Rozdział 865 Wziąłem lekarstwo Maggie
Następnego dnia Maggie obudziła się prawie o czwartej. Wczoraj wieczorem siedziała do północy, żeby zrealizować receptę i przygotować lekarstwo. Wstała wcześnie rano, żeby zagotować lekarstwo. Sama je zagotowała, kontrolowała ogień i zagotowała parę lekarstw trzy razy. Następnie połączyła wszystkie zagotowane lekarstwa. Po ostygnięciu zawinęła je w torbę. Było ich w sumie dziewięć, które można było wypić przez trzy dni.
Maggie przybyła do szpitala z lekarstwem.
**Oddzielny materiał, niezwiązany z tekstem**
## config.mk

```make
export PLATFORM = sky130hd
export DESIGN_NAME = operand_fetch_sequencer
export DESIGN_NICKNAME = d
export VERILOG_FILES = /design/src/rtl/operand_fetch_sequencer.sv
export SDC_FILE = /design/constraint.sdc
export NUM_CORES = 1
export LEC_CHECK = 0
export CAP_MARGIN = 5
export CORE_ASPECT_RATIO = 0.6
export CORE_MARGIN = 5
export CORE_UTILIZATION = 36
export CTS_CLUSTER_DIAMETER = 120
export CTS_CLUSTER_SIZE = 14
export DETAILED_ROUTE_END_ITERATION = 8
export PLACE_DENSITY = 0.79
export REMOVE_ABC_BUFFERS = 1
export SLEW_MARGIN = 20
export SYNTH_ARGS = -nofsm -noshare
export SYNTH_HDL_FRONTEND = slang
export SYNTH_SLANG_ARGS = --single-unit
```

## constraint.sdc

```tcl
create_clock -name clk -period 3.5 [get_ports clk]
set_clock_uncertainty 0.1 [all_clocks]
set_input_delay 0.7 -clock clk [delete_from_list [all_inputs] [get_ports clk]]
set_output_delay 0.7 -clock clk [all_outputs]
set_load 0.02 [all_outputs]
```

## src/rtl/operand_fetch_sequencer.sv

```systemverilog
// Fetches register and memory operands for one decoded instruction and hands them to execute.
// The data-memory port is shared with writeback through a two-way fair arbiter.
module operand_fetch_sequencer #(
  parameter int MEM_LAT = 1
) (
  input  logic        clk,
  input  logic        rst,
  input  logic        instr_valid,
  output logic        instr_ready,
  input  logic [23:0] instruction,
  output logic        rd_en_reg1,
  output logic [3:0]  reg_id1,
  output logic        rd_en_reg2,
  output logic [3:0]  reg_id2,
  input  logic [15:0] reg_data1,
  input  logic [15:0] reg_data2,
  output logic        rd_en_mem,
  output logic        wr_en_mem,
  output logic [15:0] mem_addr,
  input  logic [15:0] mem_data,
  input  logic        wb_req,
  input  logic [15:0] wb_addr,
  output logic        wb_gnt,
  output logic        out_valid,
  input  logic        out_ready,
  output logic [5:0]  opcode,
  output logic [1:0]  mode,
  output logic [15:0] op1,
  output logic [15:0] op2
);

  // state    | meaning
  // IDLE     | waiting for an instruction
  // REG      | register file read enables asserted
  // RCAP     | capture register data, branch on mode
  // MEM_REQ  | arbitrate for the data-memory port
  // MEM_WAIT | count down memory latency
  // OUT      | operands presented to execute
  typedef enum logic [2:0] {IDLE, REG, RCAP, MEM_REQ, MEM_WAIT, OUT} state_t;

  state_t      state;
  logic [11:0] imm_q;
  logic        fetch_owed;
  logic [2:0]  lat_cnt;
  logic        fetch_gnt;

  // Writeback gets the port unless fetch is waiting and is either uncontested or owed a turn.
  assign fetch_gnt = !rst && (state == MEM_REQ) && (!wb_req || fetch_owed);
  assign wb_gnt    = !rst && wb_req && !fetch_gnt;
  assign rd_en_mem = fetch_gnt;
  assign wr_en_mem = wb_gnt;

  always_comb begin
    mem_addr = 16'h0000;
    if (fetch_gnt)
      mem_addr = {4'b0000, imm_q};
    else if (wb_gnt)
      mem_addr = wb_addr;
  end

  always_ff @(posedge clk or posedge rst) begin
    if (rst) begin
      state       <= IDLE;
      instr_ready <= 1'b0;
      rd_en_reg1  <= 1'b0;
      rd_en_reg2  <= 1'b0;
      reg_id1     <= 4'h0;
      reg_id2     <= 4'h0;
      out_valid   <= 1'b0;
      opcode      <= 6'h00;
      mode        <= 2'b00;
      op1         <= 16'h0000;
      op2         <= 16'h0000;
      imm_q       <= 12'h000;
      fetch_owed  <= 1'b0;
      lat_cnt     <= 3'd0;
    end else begin
      rd_en_reg1 <= 1'b0;
      rd_en_reg2 <= 1'b0;
      case (state)
        IDLE: begin
          instr_ready <= 1'b1;
          if (instr_valid && instr_ready) begin
            instr_ready <= 1'b0;
            opcode      <= instruction[23:18];
            mode        <= instruction[17:16];
            reg_id1     <= instruction[15:12];
            reg_id2     <= instruction[11:8];
            imm_q       <= instruction[11:0];
            rd_en_reg1  <= 1'b1;
            rd_en_reg2  <= (instruction[17:16] == 2'b00);
            state       <= REG;
          end
        end
        REG: state <= RCAP;
        RCAP: begin
          op1 <= reg_data1;
          case (mode)
            2'b00: begin op2 <= reg_data2;            out_valid <= 1'b1; state <= OUT; end
            2'b01: state <= MEM_REQ;
            2'b10: begin op2 <= {4'b0000, imm_q};     out_valid <= 1'b1; state <= OUT; end
            default: begin op2 <= 16'h0000;           out_valid <= 1'b1; state <= OUT; end
          endcase
        end
        MEM_REQ: begin
          if (fetch_gnt) begin
            fetch_owed <= 1'b0;
            lat_cnt    <= 3'(MEM_LAT);
            state      <= MEM_WAIT;
          end else begin
            fetch_owed <= 1'b1;
          end
        end
        MEM_WAIT: begin
          lat_cnt <= lat_cnt - 3'd1;
          // A count of one marks the cycle that holds the read data.
          if (lat_cnt == 3'd1) begin
            op2       <= mem_data;
            out_valid <= 1'b1;
            state     <= OUT;
          end
        end
        OUT: begin
          if (out_ready) begin
            out_valid   <= 1'b0;
            instr_ready <= 1'b1;
            state       <= IDLE;
          end
        end
        default: state <= IDLE;
      endcase
    end
  end

endmodule

```

; Word-level counts from Yosys, hierarchy flattened
; Cells that the tools add are included.
[word_totals]
word_cells = 75
regBits = 71
out_inout_bits = 71
[op_classes]
reduce_logical = 22
n_mux = 25
n_eq_ne = 13
add_sub_neg = 1
[op_table]
columns = operator, count
row1 = two-way mux 16 bit, 3
row2 = case mux 16 bit (3 select lines), 1
row3 = case mux 16 bit (2 select lines), 1
row4 = two-way mux 3 bit, 6
row5 = case mux 3 bit (6 select lines), 1
row6 = two-way mux 1 bit, 10
row7 = inequality test 2 bit (second input constant), 5
row8 = AND reduction 4 bit, 2
row9 = == test 3 x 1 -> 1 bit (second input constant), 2
row10 = == test 3 x 2 -> 1 bit (second input constant), 2
row11 = == test 3 bit (second input constant), 2
row12 = case mux 3 bit (2 select lines), 1
row13 = AND reduction 2 bit, 3
row14 = nonzero test 2 bit, 3
row15 = logical AND 1 bit, 5
row16 = logical NOT 2 bit, 2
row17 = logical NOT 1 bit, 3
row18 = logical NOT 3 bit, 1
row19 = case mux 1 bit (3 select lines), 1
row20 = AND reduction 3 bit, 1
row21 = nonzero test 3 bit, 1
row22 = subtractor 3 x 1 -> 3 bit (second input constant), 1
row23 = == test 2 x 1 -> 1 bit (second input constant), 1
row24 = == test 2 bit (second input constant), 1
row25 = other kinds (2), 2

; Depth between registers and ports, before layout
[depth]
depth_word = 7
ltp_mapped = 7

; Worst setup path before layout
; OpenSTA, ideal clock, no wires.
[synth_path]
kind = input to output
start = input rst
end = output mem_addr[10]
setup_slack_ns = -0.470
n_path_buf = 2
cell_stages = 5
arrival_ns = 3.170
t_required_ns = 2.700
cell_sequence = inv_1 o2111a_1 buf_2 buf_2 a22o_1
[synth_between]
elab_chain_len = 7
word_cells_on_any_way = 8
classes_between = mux (2) / reduce/logical (6)
[synth_rtl]
columns = item, line_no
row1 = "start, declared", 7  ; input logic rst,
row2 = logical NOT 1 bit (no line) (*), --
row3 = logical AND 1 bit (*) (2 in series), 48  ; assign fetch_gnt = !rst && (state == MEM_REQ) && (!wb_req || fetch_owed);
row4 = via rd_en_mem, 17  ; output logic rd_en_mem,
row5 = logical NOT 1 bit, 49  ; assign wb_gnt = !rst && wb_req && !fetch_gnt;
row6 = logical AND 1 bit, 49
row7 = two-way mux 16 bit, 57  ; else if (wb_gnt)
row8 = two-way mux 16 bit (*), 55  ; if (fetch_gnt)
row9 = "end, declared", 19  ; output logic [15:0] mem_addr,
; The timed path passes the listed nets; every way through them passes the cells marked *.

; Worst setup path after layout
[layout_path]
start = input wb_req
end = output mem_addr[5]
[layout_between]
elab_chain_len = 7
word_cells_on_any_way = 8
classes_between = mux (2) / reduce/logical (6)
[layout_rtl]
columns = item, line_no
row1 = "start, declared", 21  ; input logic wb_req,
row2 = logical NOT 1 bit, 48
row3 = logical OR 1 bit, 48
row4 = logical AND 1 bit, 48
row5 = logical NOT 1 bit, 49
row6 = logical AND 1 bit, 49
row7 = two-way mux 16 bit, 57
row8 = two-way mux 16 bit (*), 55
; Every way passes the cells marked *; elsewhere a longest branch is shown, timed or not.

==> impl_metrics.tcl <==
set metrics [dict create \
    fp.dieArea_um2 11100 \
    r2r_start "mode[1]" \
    ys_seq_area_share_pct 51.3 \
    hold_ws_ns 0.389 \
    final_common_cell "clkdlybuf4s50_1" \
    path_cells "clkdlybuf4s50_1 -> inv_1 -> a311oi_4 -> buf_12 -> a22o_1 -> clkdlybuf4s50_1" \
    clk_pin_slew_ns 0.06 \
    worstSetupEndpointType "output port" \
    syn_inst 256 \
    max-vdd-ir-drop_mv 0.450 \
    cts_sinks 67 \
    antenna_found_initial 0 \
    core_area_um2 8690 \
    clkPwrFrac_pct 20.8 \
    max_freq_mhz 301 \
    status "completed" \
    syn_avg_cell_area_um2 12.8 \
    post_cts_buffers 0 \
    grt_max_degree 70 \
    pwr_density_cell_nw_per_um2 883 \
    crit_start "wb_req" \
    p_int_mw 3.02 \
    vias 2682 \
    synth_top_area_cell "dfrtp_1" \
    cp_slowest_cell "clkdlybuf4s50_1" \
    ys.flop_type "dfrtp_1" \
    r2r-end "op2[13]" \
    track_usage_pct 18.2 \
    via_per_inst 5.00 \
    initial_core_util_pct 37.6 \
    cp.arrival_ns 2.52 \
    syn_area_um2 3270 \
    rrSetupSlack_ns 1.24 \
    netlist-cell-type-count 37 \
    setup_viol 0 \
    seq_power_share_pct 30.1 \
    cp.required_ns 2.70 \
    portBuffers 163 \
    synth_top_area_share_pct 51.3 \
    place.gp.congestion 0.754 \
    crit_path_end "mem_addr[5]" \
    async_flop_share_pct 100 \
    hpwl_um 7370 \
    routed_wl_um 9820 \
    p_sw_mw 1.68 \
    startpoint_type "input port" \
    postRouteAntennaNets 0 \
    worst_pin_slew_ns 0.876 \
    period_share_pct 94.9 \
    final_cell_mix "clkdlybuf4s50_1, dfrtp_1, mux2_2" \
    switching_share_pct 35.8 \
    cts_buffer_depth 2 \
    slew_violations 0 \
    ctsResizeCount 0 \
    hp-class "reg2reg" \
    numCtsBuffers 9 \
    critPathMostFrequentCell "clkdlybuf4s50_1" \
    fill_cells 685 \
    grt_overflow_total 0 \
    final-instance-count-excl-fill 536 \
    nets 514 \
    h-tree-depth 3 \
    cts-root-buf "clkbuf_16" \
    pwr-share-comb_pct 49.0 \
    ios 164 \
    finalCriticalPeriod_ns 3.32 \
    synth.ff_latch_count 67 \
    die_h_um 83.8 \
    grt_first_pass_wirelength_um 16100 \
    yosysWarnings 0 \
    seqCellArea_um2 1680 \
    hold_viol_final 0 \
    cts_tree "done" \
    multiInputGateArea_um2 1420 \
    relSlewSlack_pct 41.6 \
    postCtsHoldBufs 0 \
    synth-edff-count 0 \
    grt_setup_unrepaired "no" \
    crit_type "in2out" \
    num_rows 26 \
    clock_latency_ns 0.32 \
    diodes 0 \
    die_w_um 133 \
    slowest_delay_ns 0.61 \
    first_pass_iters 4 \
    max_cap_viol_count 0 \
    p_total_mw 4.70 \
    syn_to_final_growth_pct 62.9 \
    worstPathMaxFanout 18 \
    drive_above_1_share_pct 21.2 \
    wl_per_cell_um 18.3 \
    first_iter_violations 94 \
    dp_cells 520 \
    remaining_drc_errors 0 \
    synth_top_cells_by_area "dfrtp_1, mux2_2, a22o_1" \
    leakage_nw 2.21 \
    r2r_cells 5 \
    first_global_vias 3065 \
]
per-layer routing:
metal  wire, um  track usage, %  vias up
met1       4320            22.2     1320
met5          0               0        -
li1           -               -     1255
met2       4480            28.8       95
met3        852            8.67       12
met4        160            5.38        0
metrics by stage:
step | cell area, um2 | TNS, ns | worst slack (ns) | util (%)
floorplan | 3110 | -6.59 | -0.534 | -
global placement | 4990 | 0 | 0.210 | 57.5
detailed placement | 4990 | 0 | 0.185 | 57.5
CTS | 5320 | 0 | 0.171 | 61.3
global route | 5320 | 0 | 0.0908 | 61.3
finish | 5320 | 0 | 0.178 | 61.3
flip-flops by register name, summed over array words and instances (netlist names):
register     flops
lat_cnt          3
state            3
reg_id2          4
op1             16
out_valid        1
opcode           6
imm_q            8
instr_ready      1
op2             16
rd_en_reg2       1
mode             2
rd_en_reg1       1
fetch_owed       1
reg_id1          4
worst max-delay path: cells and delay by family:
family,cells,cell delay (ns)
compound gates,2,0.46
buf+inv,4,1.35
synthesized netlist by cell type, types with 2 or more instances:
library cell  count
buf_2             8
buf_6             4
a22o_1           16
buf_4             9
nand2_1          19
nor2_1            7
nor3_1            3
o21ai_0           2
dfrtp_1          67
inv_1             6
mux2_2           55
mux2i_1          14
a21oi_1           6
and2_1            4
ha_1              2
nor2b_1           2
o31ai_1          12
area by class of cell:
class,count,share of cell area (%)
Timing Repair Buffer,174,32.7
Sequential cell,67,31.5
Multi-Input combinational cell,161,26.6
Clock buffer,12,4.82
Tap cell,112,2.63
Clock inverter,4,1.36
Inverter,6,0.423
worst min-delay path by stage:
stage | start | endpoint | cells after the start
floorplan | imm_q[0] | imm_q[0] | 1
global placement | opcode[1] | opcode[1] | 1
detailed placement | opcode[1] | opcode[1] | 1
CTS | opcode[1] | opcode[1] | 1
global route | op1[12] | op1[12] | 1
finish | opcode[1] | opcode[1] | 1
cell families after synthesis:
logic type / synth area share, %
mux: 23.6
flops: 51.3
compound gates: 11.8
simple gates: 7.12
buf+inv: 5.47
fa+ha+maj: 0.766
power groups by stage:
| stage | clock network (mW) | logic (mW) | registers, mW |
|---|---|---|---|
| 2_1_floorplan | 0 | 0.899 | 1.78 |
| 3_3_place_gp | 0 | 2.30 | 1.41 |
| 3_5_place_dp | 0 | 2.34 | 1.43 |
| 4_1_cts | 1.01 | 2.35 | 1.42 |
| 5_1_grt | 1.05 | 2.48 | 1.47 |
| 6_report | 0.980 | 2.31 | 1.42 |
Note: power is estimated with default switching activity, not from simulation.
Patrząc na lekarstwo, które Maggie starannie podzieliła na paczuszki, Lucas był bardzo wdzięczny. Ale nie miał zamiaru dać Zenie do picia, więc czuł się mniej lub bardziej winny w sercu. Mógł tylko dziękować Maggie raz po raz.
Maggie powiedziała: „Ugotuję kolejny zestaw leków dziś po południu i kolejny jutro. Te leki wystarczą na dziewięć dni. Być może będę musiała wyjść pojutrze. Dbaj o nią podczas mojej nieobecności i pamiętaj, żeby podawać jej leki na czas”.